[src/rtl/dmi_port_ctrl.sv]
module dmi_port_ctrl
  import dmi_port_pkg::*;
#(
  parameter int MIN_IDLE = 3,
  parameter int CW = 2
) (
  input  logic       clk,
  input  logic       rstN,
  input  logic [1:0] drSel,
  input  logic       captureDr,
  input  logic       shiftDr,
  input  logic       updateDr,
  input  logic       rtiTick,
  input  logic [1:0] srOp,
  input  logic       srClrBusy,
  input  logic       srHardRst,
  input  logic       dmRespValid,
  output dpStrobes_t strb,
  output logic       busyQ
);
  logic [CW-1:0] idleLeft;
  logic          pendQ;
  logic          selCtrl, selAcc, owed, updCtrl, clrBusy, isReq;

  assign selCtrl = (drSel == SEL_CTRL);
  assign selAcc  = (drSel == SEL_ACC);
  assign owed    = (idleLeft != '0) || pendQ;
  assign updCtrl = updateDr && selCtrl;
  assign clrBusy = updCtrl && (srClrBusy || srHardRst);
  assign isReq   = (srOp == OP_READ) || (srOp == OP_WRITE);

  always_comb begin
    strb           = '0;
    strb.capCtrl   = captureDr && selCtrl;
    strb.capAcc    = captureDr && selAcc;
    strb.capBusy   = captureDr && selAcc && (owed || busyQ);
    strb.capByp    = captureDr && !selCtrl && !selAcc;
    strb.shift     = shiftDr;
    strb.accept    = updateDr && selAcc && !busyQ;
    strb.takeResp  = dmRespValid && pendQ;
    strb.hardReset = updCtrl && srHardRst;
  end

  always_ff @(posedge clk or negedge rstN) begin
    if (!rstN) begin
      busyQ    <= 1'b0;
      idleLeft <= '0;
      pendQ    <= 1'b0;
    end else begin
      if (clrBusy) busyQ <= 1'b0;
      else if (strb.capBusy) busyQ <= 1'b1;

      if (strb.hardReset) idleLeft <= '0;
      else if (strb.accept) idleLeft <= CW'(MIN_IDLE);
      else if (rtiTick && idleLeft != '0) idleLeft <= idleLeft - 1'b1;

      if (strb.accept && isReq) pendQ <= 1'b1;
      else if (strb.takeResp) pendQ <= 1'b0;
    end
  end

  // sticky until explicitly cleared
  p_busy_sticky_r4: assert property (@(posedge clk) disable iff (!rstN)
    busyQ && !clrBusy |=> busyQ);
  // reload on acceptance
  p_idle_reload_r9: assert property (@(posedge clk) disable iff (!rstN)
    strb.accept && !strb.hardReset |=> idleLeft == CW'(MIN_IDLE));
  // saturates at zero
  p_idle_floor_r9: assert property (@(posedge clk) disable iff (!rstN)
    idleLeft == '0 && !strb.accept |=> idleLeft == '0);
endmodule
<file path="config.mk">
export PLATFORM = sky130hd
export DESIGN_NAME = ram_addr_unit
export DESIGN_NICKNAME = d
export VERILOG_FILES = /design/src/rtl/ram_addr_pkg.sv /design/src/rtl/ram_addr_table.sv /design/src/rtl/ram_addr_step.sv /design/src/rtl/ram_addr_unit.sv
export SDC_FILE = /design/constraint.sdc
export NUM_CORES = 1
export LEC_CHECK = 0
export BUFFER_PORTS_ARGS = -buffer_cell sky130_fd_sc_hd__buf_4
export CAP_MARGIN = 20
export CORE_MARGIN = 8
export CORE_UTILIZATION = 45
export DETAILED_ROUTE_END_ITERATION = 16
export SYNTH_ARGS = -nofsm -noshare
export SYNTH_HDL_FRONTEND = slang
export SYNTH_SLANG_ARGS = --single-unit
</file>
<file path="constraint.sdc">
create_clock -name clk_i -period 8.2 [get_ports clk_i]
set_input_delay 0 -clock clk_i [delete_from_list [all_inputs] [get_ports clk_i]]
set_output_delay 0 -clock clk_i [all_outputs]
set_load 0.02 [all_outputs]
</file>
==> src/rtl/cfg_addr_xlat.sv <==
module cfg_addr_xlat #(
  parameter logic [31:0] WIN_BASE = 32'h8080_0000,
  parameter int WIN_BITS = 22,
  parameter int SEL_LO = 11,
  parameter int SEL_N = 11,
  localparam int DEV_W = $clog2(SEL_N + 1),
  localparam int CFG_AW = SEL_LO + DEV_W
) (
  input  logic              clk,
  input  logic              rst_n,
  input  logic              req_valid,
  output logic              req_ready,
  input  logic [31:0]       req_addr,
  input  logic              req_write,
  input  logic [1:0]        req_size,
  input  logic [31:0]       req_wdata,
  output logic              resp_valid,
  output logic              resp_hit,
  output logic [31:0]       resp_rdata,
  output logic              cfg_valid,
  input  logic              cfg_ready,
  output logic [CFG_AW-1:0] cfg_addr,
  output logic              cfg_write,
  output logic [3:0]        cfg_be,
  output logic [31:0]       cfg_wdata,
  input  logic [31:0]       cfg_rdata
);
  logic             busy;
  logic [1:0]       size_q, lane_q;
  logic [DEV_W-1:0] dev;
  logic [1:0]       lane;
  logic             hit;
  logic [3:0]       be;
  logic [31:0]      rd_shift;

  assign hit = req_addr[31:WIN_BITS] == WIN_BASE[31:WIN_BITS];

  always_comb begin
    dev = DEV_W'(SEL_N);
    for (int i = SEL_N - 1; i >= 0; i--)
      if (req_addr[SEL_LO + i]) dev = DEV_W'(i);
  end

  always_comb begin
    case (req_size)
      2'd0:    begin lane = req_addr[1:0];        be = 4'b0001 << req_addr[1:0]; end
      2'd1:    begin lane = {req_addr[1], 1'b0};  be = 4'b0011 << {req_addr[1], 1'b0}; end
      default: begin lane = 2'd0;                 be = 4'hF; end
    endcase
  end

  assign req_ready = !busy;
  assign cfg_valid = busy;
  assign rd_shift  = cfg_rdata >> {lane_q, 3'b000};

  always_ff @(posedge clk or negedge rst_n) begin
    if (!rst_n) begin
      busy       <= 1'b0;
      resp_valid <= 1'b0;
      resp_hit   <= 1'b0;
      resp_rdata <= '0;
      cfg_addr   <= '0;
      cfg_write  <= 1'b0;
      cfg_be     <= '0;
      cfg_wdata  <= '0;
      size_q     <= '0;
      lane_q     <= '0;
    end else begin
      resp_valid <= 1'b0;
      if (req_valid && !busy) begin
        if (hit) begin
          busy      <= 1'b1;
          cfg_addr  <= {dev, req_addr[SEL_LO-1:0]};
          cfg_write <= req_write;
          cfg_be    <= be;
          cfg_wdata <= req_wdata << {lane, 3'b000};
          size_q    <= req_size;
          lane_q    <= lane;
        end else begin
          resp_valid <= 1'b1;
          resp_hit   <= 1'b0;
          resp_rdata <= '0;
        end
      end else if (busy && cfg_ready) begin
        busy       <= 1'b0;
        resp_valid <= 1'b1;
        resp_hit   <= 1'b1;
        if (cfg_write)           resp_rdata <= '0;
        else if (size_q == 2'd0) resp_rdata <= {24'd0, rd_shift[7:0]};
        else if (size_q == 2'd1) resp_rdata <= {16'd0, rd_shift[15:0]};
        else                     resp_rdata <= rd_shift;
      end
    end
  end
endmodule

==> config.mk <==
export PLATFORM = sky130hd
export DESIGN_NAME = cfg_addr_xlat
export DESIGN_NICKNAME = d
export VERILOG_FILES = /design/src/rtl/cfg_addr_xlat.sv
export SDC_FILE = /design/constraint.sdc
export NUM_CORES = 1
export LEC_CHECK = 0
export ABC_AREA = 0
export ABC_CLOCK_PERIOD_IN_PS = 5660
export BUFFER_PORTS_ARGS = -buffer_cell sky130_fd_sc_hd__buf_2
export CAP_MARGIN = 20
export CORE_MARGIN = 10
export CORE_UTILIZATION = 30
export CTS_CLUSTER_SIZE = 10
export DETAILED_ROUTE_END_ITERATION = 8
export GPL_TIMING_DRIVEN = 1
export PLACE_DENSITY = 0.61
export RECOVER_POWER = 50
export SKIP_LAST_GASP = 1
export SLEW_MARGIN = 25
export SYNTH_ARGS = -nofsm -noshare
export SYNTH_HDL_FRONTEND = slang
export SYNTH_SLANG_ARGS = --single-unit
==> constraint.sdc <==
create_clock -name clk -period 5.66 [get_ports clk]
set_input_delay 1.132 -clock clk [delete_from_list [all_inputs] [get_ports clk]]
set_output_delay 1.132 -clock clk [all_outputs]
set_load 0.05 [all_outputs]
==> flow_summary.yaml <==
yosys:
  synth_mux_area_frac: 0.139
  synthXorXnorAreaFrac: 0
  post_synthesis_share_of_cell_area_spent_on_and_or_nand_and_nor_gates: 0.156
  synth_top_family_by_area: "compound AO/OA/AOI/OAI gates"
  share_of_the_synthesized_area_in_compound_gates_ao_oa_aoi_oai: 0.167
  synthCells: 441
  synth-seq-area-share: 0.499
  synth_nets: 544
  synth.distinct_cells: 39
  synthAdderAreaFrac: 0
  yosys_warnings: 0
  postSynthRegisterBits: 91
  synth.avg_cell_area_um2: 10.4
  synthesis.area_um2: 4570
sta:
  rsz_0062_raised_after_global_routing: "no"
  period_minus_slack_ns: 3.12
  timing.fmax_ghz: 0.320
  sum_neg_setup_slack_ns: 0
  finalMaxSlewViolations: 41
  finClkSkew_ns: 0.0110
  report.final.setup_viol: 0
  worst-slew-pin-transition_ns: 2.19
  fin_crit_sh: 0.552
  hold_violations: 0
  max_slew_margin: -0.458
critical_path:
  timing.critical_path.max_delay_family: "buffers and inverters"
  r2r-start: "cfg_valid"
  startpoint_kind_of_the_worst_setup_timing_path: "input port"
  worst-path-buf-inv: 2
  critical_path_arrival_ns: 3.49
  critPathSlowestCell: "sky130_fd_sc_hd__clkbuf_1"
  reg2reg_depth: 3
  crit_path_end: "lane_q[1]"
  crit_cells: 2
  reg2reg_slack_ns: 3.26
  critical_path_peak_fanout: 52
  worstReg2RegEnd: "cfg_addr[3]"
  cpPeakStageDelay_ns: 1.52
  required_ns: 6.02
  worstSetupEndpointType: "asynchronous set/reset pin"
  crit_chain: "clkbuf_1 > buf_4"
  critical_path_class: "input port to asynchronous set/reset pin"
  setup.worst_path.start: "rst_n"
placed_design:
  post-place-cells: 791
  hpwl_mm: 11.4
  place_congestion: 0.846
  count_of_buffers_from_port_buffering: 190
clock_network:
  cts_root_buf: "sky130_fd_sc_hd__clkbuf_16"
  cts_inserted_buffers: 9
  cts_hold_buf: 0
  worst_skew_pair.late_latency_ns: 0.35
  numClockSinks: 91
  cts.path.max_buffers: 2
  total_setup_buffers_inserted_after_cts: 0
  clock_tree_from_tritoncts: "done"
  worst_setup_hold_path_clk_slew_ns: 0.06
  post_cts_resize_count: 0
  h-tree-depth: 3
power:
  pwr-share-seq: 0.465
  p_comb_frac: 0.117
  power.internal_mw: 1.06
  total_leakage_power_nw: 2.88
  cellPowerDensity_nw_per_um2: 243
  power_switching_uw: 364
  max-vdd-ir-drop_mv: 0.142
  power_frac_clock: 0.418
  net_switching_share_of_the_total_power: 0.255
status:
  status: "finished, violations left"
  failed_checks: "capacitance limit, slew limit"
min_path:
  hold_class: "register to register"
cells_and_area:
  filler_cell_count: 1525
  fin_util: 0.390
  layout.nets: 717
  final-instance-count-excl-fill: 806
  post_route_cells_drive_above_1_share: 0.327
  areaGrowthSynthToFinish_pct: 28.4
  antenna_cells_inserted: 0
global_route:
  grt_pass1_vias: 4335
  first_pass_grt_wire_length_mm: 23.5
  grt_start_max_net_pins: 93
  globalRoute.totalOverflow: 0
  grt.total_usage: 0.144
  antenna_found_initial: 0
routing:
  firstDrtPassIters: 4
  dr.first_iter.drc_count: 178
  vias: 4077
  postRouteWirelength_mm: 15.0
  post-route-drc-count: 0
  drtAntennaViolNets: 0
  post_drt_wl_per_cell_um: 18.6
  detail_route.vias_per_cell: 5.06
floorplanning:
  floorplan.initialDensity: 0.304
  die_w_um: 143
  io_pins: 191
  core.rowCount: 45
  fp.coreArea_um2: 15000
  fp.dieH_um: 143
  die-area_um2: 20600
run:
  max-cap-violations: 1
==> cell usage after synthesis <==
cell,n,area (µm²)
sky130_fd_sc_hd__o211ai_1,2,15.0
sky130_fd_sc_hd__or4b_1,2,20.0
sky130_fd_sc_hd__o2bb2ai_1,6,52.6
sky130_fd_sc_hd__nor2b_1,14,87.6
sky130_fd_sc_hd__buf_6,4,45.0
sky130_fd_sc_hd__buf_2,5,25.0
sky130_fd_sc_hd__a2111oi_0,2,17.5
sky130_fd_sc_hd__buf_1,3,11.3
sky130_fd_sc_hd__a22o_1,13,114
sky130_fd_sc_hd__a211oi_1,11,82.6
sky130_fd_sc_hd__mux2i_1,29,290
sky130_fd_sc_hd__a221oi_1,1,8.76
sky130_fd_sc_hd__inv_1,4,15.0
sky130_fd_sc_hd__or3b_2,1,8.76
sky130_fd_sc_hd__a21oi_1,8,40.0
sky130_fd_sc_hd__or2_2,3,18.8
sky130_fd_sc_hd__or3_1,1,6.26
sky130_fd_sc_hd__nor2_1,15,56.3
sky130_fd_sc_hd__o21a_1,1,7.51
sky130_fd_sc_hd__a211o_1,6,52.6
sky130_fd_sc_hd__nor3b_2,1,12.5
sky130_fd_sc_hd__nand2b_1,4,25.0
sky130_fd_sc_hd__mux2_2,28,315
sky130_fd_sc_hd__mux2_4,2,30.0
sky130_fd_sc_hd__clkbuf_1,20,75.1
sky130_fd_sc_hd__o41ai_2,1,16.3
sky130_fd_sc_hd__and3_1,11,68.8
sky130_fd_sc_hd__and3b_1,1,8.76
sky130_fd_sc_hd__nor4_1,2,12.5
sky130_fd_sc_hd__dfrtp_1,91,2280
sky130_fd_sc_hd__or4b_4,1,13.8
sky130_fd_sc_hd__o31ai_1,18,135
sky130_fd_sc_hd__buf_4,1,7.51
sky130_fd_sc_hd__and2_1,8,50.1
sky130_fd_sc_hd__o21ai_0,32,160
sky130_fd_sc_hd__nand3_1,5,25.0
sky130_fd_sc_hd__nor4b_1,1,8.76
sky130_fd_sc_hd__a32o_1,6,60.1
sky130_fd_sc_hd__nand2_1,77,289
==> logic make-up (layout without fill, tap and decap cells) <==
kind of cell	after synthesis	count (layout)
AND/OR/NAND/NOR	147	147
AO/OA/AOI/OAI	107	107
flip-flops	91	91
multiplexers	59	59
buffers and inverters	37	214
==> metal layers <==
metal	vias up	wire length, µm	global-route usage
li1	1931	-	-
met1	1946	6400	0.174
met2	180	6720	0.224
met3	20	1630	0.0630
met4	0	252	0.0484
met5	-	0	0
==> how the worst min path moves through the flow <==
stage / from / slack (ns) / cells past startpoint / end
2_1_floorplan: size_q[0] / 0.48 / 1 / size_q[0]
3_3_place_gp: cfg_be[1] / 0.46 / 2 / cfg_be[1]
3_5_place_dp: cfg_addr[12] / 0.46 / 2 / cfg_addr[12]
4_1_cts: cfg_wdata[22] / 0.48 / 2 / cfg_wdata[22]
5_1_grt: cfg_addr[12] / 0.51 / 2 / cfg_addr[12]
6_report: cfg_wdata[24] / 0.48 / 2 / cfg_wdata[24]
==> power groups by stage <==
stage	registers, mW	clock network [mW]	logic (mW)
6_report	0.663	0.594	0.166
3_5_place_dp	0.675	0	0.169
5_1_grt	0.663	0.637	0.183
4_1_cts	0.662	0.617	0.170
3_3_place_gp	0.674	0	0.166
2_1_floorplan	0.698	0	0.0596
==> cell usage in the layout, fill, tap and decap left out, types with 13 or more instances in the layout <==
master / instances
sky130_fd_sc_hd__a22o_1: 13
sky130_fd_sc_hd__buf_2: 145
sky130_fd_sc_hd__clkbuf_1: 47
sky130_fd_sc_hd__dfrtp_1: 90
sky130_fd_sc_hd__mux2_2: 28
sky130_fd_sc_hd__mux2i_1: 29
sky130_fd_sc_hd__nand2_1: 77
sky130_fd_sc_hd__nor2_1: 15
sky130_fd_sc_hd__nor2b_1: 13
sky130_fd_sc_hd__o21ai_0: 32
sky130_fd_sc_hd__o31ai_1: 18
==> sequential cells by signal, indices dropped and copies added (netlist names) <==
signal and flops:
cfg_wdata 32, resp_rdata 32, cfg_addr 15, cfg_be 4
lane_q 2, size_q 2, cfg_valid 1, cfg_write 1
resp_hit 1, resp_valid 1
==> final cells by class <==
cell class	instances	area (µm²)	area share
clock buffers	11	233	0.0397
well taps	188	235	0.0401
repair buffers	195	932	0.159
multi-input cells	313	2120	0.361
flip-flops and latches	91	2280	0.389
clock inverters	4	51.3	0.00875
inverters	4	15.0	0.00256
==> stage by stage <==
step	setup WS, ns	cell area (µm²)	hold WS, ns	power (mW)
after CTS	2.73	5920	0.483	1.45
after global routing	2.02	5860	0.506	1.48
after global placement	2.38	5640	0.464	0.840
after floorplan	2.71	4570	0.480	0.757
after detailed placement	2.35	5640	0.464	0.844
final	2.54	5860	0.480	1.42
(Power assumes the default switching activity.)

● ● ●

• **Exercise aim**
When a line in the data contains "instances", return it as written.

• **Written response**
==> cell usage in the layout, fill, tap and decap left out, types with 13 or more instances in the layout <==
master / instances
cell class	instances	area (µm²)	area share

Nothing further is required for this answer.